Strategic secondary coordination implantation towards efficient and stable Fe‐N‐C electrocatalysts for PEMFCs

While state‐of‐the‐art Fe‐N‐C catalysts demonstrate platinum‐comparable initial activity for the oxygen reduction reaction (ORR), their operational durability in proton exchange membrane fuel cells (PEMFCs) remains fundamentally limited by progressive destabilization of Fe‐N bond under electrochemical cycling, resulting in irreversible metal leaching, catastrophic catalyst degradation and the so‐called activity‐stability trade‐off.
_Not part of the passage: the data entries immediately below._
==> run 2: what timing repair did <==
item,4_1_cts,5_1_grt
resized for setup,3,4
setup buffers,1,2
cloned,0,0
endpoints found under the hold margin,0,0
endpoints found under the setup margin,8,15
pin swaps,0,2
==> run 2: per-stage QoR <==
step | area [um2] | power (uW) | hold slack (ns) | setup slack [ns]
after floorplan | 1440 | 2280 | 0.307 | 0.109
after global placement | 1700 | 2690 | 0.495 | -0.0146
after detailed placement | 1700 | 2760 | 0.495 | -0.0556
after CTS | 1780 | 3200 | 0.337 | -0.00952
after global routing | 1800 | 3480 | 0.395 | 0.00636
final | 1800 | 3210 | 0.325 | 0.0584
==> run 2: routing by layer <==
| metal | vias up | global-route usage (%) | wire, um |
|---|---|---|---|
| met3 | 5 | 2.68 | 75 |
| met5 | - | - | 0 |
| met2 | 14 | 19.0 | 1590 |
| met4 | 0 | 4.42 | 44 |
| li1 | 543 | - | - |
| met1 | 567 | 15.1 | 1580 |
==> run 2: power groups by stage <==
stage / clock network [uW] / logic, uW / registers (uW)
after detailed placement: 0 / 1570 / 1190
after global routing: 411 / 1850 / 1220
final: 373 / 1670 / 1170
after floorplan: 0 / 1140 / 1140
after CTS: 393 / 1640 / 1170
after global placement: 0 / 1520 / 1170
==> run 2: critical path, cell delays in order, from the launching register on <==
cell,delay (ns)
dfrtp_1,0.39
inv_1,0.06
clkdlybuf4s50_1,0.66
Herein, guided by first‐principles screening, we demonstrate that the strategic implantation of transition metal ions with d‐orbital characteristics analogous to the active site into the secondary coordination sphere, functioning as non‐catalytic stabilizers, enables dynamic neutralization of reaction intermediates‐induced electronic polarization, thereby achieving stabilization of metal‐nitrogen bonds during the ORR cycle. As a proof‐of‐concept, the integration of isovalent Ru ions as electron‐buffing site in the designed FeRu dual‐atom catalyst not only achieves a high peak power density of 1.73 W cm‐2 with a current density of 58 mA cm‐2 at 0.9 V, but also exhibits exceptional durability, with a current decay rate of just 0.2 mA cm‐2 h‐1 and over 97% Fe retention after prolonged stability tests. This stands in stark contrast to Fe‐N‐C counterparts, which retain less than 11% of Fe sites under identical conditions.